**TASK DATA**
## src/rtl/alu_pkg.sv

```systemverilog
// Shared types and constants for the ALU issue controller.
//   alu_op_e      : 3-bit ALU opcode encoding
//   issue_state_e : controller FSM states
//   ALU_DATA_W    : datapath width of the external ALU
package alu_pkg;

    localparam int unsigned ALU_DATA_W = 16;

    typedef enum logic [2:0] {
        OP_SUB     = 3'b000,
        OP_ADD     = 3'b001,
        OP_MUL     = 3'b010,
        OP_DIV3    = 3'b011,
        OP_AND     = 3'b100,
        OP_SHL     = 3'b101,
        OP_SHR     = 3'b110,
        OP_ILLEGAL = 3'b111
    } alu_op_e;

    typedef enum logic [1:0] {
        IDLE = 2'd0,
        EXEC = 2'd1,
        RESP = 2'd2
    } issue_state_e;

endpackage

```

## src/rtl/alu_issue_ctrl_if.sv

```systemverilog
// Request/response channel between the issue stage and the ALU issue controller.
//   req_valid/req_ready : request handshake, carries req_op/req_a/req_b/req_tag
//   rsp_valid/rsp_ready : response handshake, carries rsp_result/rsp_tag and flags
//   master : requester side (issue stage or bench)
//   slave  : controller side
interface alu_issue_ctrl_if #(
    parameter int unsigned DATA_W = 16,
    parameter int unsigned TAG_W  = 4
);
    logic              req_valid;
    logic              req_ready;
    logic [2:0]        req_op;
    logic [DATA_W-1:0] req_a;
    logic [DATA_W-1:0] req_b;
    logic [TAG_W-1:0]  req_tag;

    logic              rsp_valid;
    logic              rsp_ready;
    logic [DATA_W-1:0] rsp_result;
    logic [TAG_W-1:0]  rsp_tag;
    logic              rsp_zero;
    logic              rsp_neg;
    logic              rsp_err;

    modport master (
        output req_valid, req_op, req_a, req_b, req_tag, rsp_ready,
        input  req_ready, rsp_valid, rsp_result, rsp_tag, rsp_zero, rsp_neg, rsp_err
    );

    modport slave (
        input  req_valid, req_op, req_a, req_b, req_tag, rsp_ready,
        output req_ready, rsp_valid, rsp_result, rsp_tag, rsp_zero, rsp_neg, rsp_err
    );
endinterface

```

## src/rtl/sat_counter.sv

```systemverilog
// Saturating up-counter used for performance statistics.
//   clk     : clock, rising edge
//   rst_n   : asynchronous reset, active-low
//   i_inc   : increment request (ignored once the counter is all-ones)
//   o_count : current count
module sat_counter #(
    parameter int unsigned W = 32
) (
    input  logic         clk,
    input  logic         rst_n,
    input  logic         i_inc,
    output logic [W-1:0] o_count
);
    logic [W-1:0] r_count;

    always_ff @(posedge clk or negedge rst_n) begin
        if (!rst_n) begin
            r_count <= '0;
        end else if (i_inc && !(&r_count)) begin
            r_count <= r_count + 1'b1;
        end
    end

    assign o_count = r_count;
endmodule

```

## src/rtl/alu_issue_ctrl.sv

```systemverilog
// Requester-side controller for the external ALU. Accepts a request, drives registered
// operands/opcode to the ALU, waits ALU_LAT cycles, captures the result plus flags and
// returns it on the response channel. Opcode 111 is answered directly with an error.
//   clk, rst_n  : clock (rising edge), asynchronous active-low reset
//   bus         : alu_issue_ctrl_if.slave request/response channel
//   alu_a/alu_b : operands to the ALU
//   alu_ctrl    : opcode to the ALU
//   alu_result  : ALU result
//   perf_ops    : completed responses (only with ALU_ISSUE_PERF_EN)
//   perf_err    : completed ILLEGAL responses (only with ALU_ISSUE_PERF_EN)
// Optional feature macro: ALU_ISSUE_PERF_EN
module alu_issue_ctrl
    import alu_pkg::*;
#(
    parameter int unsigned DATA_W  = ALU_DATA_W,
    parameter int unsigned TAG_W   = 4,
    parameter int unsigned ALU_LAT = 1
) (
    input  logic              clk,
    input  logic              rst_n,
    alu_issue_ctrl_if.slave   bus,
    output logic [DATA_W-1:0] alu_a,
    output logic [DATA_W-1:0] alu_b,
    output logic [2:0]        alu_ctrl,
    input  logic [DATA_W-1:0] alu_result
`ifdef ALU_ISSUE_PERF_EN
    ,
    output logic [31:0]       perf_ops,
    output logic [15:0]       perf_err
`endif
);
    if (ALU_LAT == 0 || ALU_LAT > 15) begin : g_bad_lat
        $error("alu_issue_ctrl: ALU_LAT must be in 1..15");
    end
    if (DATA_W != ALU_DATA_W) begin : g_bad_width
        $error("alu_issue_ctrl: DATA_W must equal ALU_DATA_W");
    end

    issue_state_e      r_state, w_state_nxt;
    logic [3:0]        r_cnt, w_cnt_nxt;
    logic [DATA_W-1:0] r_alu_a, w_alu_a_nxt;
    logic [DATA_W-1:0] r_alu_b, w_alu_b_nxt;
    logic [2:0]        r_alu_ctrl, w_alu_ctrl_nxt;
    logic [TAG_W-1:0]  r_tag, w_tag_nxt;
    logic              r_rsp_valid, w_rsp_valid_nxt;
    logic [DATA_W-1:0] r_rsp_result, w_rsp_result_nxt;
    logic              r_rsp_zero, w_rsp_zero_nxt;
    logic              r_rsp_neg, w_rsp_neg_nxt;
    logic              r_rsp_err, w_rsp_err_nxt;

    logic w_accept;
    logic w_rsp_fire;

    assign w_accept   = bus.req_valid && (r_state == IDLE);
    assign w_rsp_fire = r_rsp_valid && bus.rsp_ready;

    always_comb begin
        w_state_nxt      = r_state;
        w_cnt_nxt        = r_cnt;
        w_alu_a_nxt      = r_alu_a;
        w_alu_b_nxt      = r_alu_b;
        w_alu_ctrl_nxt   = r_alu_ctrl;
        w_tag_nxt        = r_tag;
        w_rsp_valid_nxt  = r_rsp_valid;
        w_rsp_result_nxt = r_rsp_result;
        w_rsp_zero_nxt   = r_rsp_zero;
        w_rsp_neg_nxt    = r_rsp_neg;
        w_rsp_err_nxt    = r_rsp_err;
        unique case (r_state)
            IDLE: begin
                if (w_accept) begin
                    w_tag_nxt = bus.req_tag;
                    if (bus.req_op == OP_ILLEGAL) begin
                        // ALU is left untouched; answer immediately with an error.
                        w_state_nxt      = RESP;
                        w_rsp_valid_nxt  = 1'b1;
                        w_rsp_result_nxt = '0;
                        w_rsp_zero_nxt   = 1'b1;
                        w_rsp_neg_nxt    = 1'b0;
                        w_rsp_err_nxt    = 1'b1;
                    end else begin
                        w_state_nxt    = EXEC;
                        w_alu_a_nxt    = bus.req_a;
                        w_alu_b_nxt    = bus.req_b;
                        w_alu_ctrl_nxt = bus.req_op;
                        w_cnt_nxt      = 4'(ALU_LAT - 1);
                    end
                end
            end
            EXEC: begin
                if (r_cnt == 4'd0) begin
                    w_state_nxt      = RESP;
                    w_rsp_valid_nxt  = 1'b1;
                    w_rsp_result_nxt = alu_result;
                    w_rsp_zero_nxt   = (alu_result == '0);
                    w_rsp_neg_nxt    = alu_result[DATA_W-1];
                    w_rsp_err_nxt    = 1'b0;
                end else begin
                    w_cnt_nxt = r_cnt - 4'd1;
                end
            end
            RESP: begin
                if (w_rsp_fire) begin
                    w_state_nxt     = IDLE;
                    w_rsp_valid_nxt = 1'b0;
                end
            end
            default: w_state_nxt = IDLE;
        endcase
    end

    always_ff @(posedge clk or negedge rst_n) begin
        if (!rst_n) begin
            r_state      <= IDLE;
            r_cnt        <= '0;
            r_alu_a      <= '0;
            r_alu_b      <= '0;
            r_alu_ctrl   <= '0;
            r_tag        <= '0;
            r_rsp_valid  <= 1'b0;
            r_rsp_result <= '0;
            r_rsp_zero   <= 1'b0;
            r_rsp_neg    <= 1'b0;
            r_rsp_err    <= 1'b0;
        end else begin
            r_state      <= w_state_nxt;
            r_cnt        <= w_cnt_nxt;
            r_alu_a      <= w_alu_a_nxt;
            r_alu_b      <= w_alu_b_nxt;
            r_alu_ctrl   <= w_alu_ctrl_nxt;
            r_tag        <= w_tag_nxt;
            r_rsp_valid  <= w_rsp_valid_nxt;
            r_rsp_result <= w_rsp_result_nxt;
            r_rsp_zero   <= w_rsp_zero_nxt;
            r_rsp_neg    <= w_rsp_neg_nxt;
            r_rsp_err    <= w_rsp_err_nxt;
        end
    end

    // req_ready depends on state only, so no combinational path from the handshakes.
    assign bus.req_ready  = (r_state == IDLE);
    assign bus.rsp_valid  = r_rsp_valid;
    assign bus.rsp_result = r_rsp_result;
    assign bus.rsp_tag    = r_tag;
    assign bus.rsp_zero   = r_rsp_zero;
    assign bus.rsp_neg    = r_rsp_neg;
    assign bus.rsp_err    = r_rsp_err;
    assign alu_a          = r_alu_a;
    assign alu_b          = r_alu_b;
    assign alu_ctrl       = r_alu_ctrl;

`ifdef ALU_ISSUE_PERF_EN
    sat_counter #(.W(32)) u_perf_ops (
        .clk     (clk),
        .rst_n   (rst_n),
        .i_inc   (w_rsp_fire),
        .o_count (perf_ops)
    );

    sat_counter #(.W(16)) u_perf_err (
        .clk     (clk),
        .rst_n   (rst_n),
        .i_inc   (w_rsp_fire && r_rsp_err),
        .o_count (perf_err)
    );
`endif
endmodule

```

## src/flat_wrapper.sv

```systemverilog
// flat-port wrapper written by rule: the top's interface ports become plain ports
module alu_issue_ctrl_flat import alu_pkg::*;
#(
    parameter int unsigned DATA_W  = ALU_DATA_W,
    parameter int unsigned TAG_W   = 4,
    parameter int unsigned ALU_LAT = 1
)
  (clk, rst_n, alu_a, alu_b, alu_ctrl, alu_result, bus_req_valid, bus_req_op, bus_req_a, bus_req_b, bus_req_tag, bus_rsp_ready, bus_req_ready, bus_rsp_valid, bus_rsp_result, bus_rsp_tag, bus_rsp_zero, bus_rsp_neg, bus_rsp_err);
  alu_issue_ctrl_if #(.DATA_W(DATA_W), .TAG_W(TAG_W)) bus_i ();
  input  logic clk;
  input  logic rst_n;
  output logic [DATA_W-1:0] alu_a;
  output logic [DATA_W-1:0] alu_b;
  output logic [2:0] alu_ctrl;
  input  logic [DATA_W-1:0] alu_result;
  input wire logic [$bits(bus_i.req_valid)-1:0] bus_req_valid;
  input wire logic [$bits(bus_i.req_op)-1:0] bus_req_op;
  input wire logic [$bits(bus_i.req_a)-1:0] bus_req_a;
  input wire logic [$bits(bus_i.req_b)-1:0] bus_req_b;
  input wire logic [$bits(bus_i.req_tag)-1:0] bus_req_tag;
  input wire logic [$bits(bus_i.rsp_ready)-1:0] bus_rsp_ready;
  output wire logic [$bits(bus_i.req_ready)-1:0] bus_req_ready;
  output wire logic [$bits(bus_i.rsp_valid)-1:0] bus_rsp_valid;
  output wire logic [$bits(bus_i.rsp_result)-1:0] bus_rsp_result;
  output wire logic [$bits(bus_i.rsp_tag)-1:0] bus_rsp_tag;
  output wire logic [$bits(bus_i.rsp_zero)-1:0] bus_rsp_zero;
  output wire logic [$bits(bus_i.rsp_neg)-1:0] bus_rsp_neg;
  output wire logic [$bits(bus_i.rsp_err)-1:0] bus_rsp_err;
  assign bus_i.req_valid = bus_req_valid;
  assign bus_i.req_op = bus_req_op;
  assign bus_i.req_a = bus_req_a;
  assign bus_i.req_b = bus_req_b;
  assign bus_i.req_tag = bus_req_tag;
  assign bus_i.rsp_ready = bus_rsp_ready;
  assign bus_req_ready = bus_i.req_ready;
  assign bus_rsp_valid = bus_i.rsp_valid;
  assign bus_rsp_result = bus_i.rsp_result;
  assign bus_rsp_tag = bus_i.rsp_tag;
  assign bus_rsp_zero = bus_i.rsp_zero;
  assign bus_rsp_neg = bus_i.rsp_neg;
  assign bus_rsp_err = bus_i.rsp_err;
  alu_issue_ctrl #(.DATA_W(DATA_W), .TAG_W(TAG_W), .ALU_LAT(ALU_LAT)) u_core (.clk(clk), .rst_n(rst_n), .bus(bus_i), .alu_a(alu_a), .alu_b(alu_b), .alu_ctrl(alu_ctrl), .alu_result(alu_result));
endmodule
```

**REQUIRED WORK**
Look through the entries above, find each line containing "stage", and copy it.

**RESPONSE TO THIS TASK**
// Request/response channel between the issue stage and the ALU issue controller.
//   master : requester side (issue stage or bench)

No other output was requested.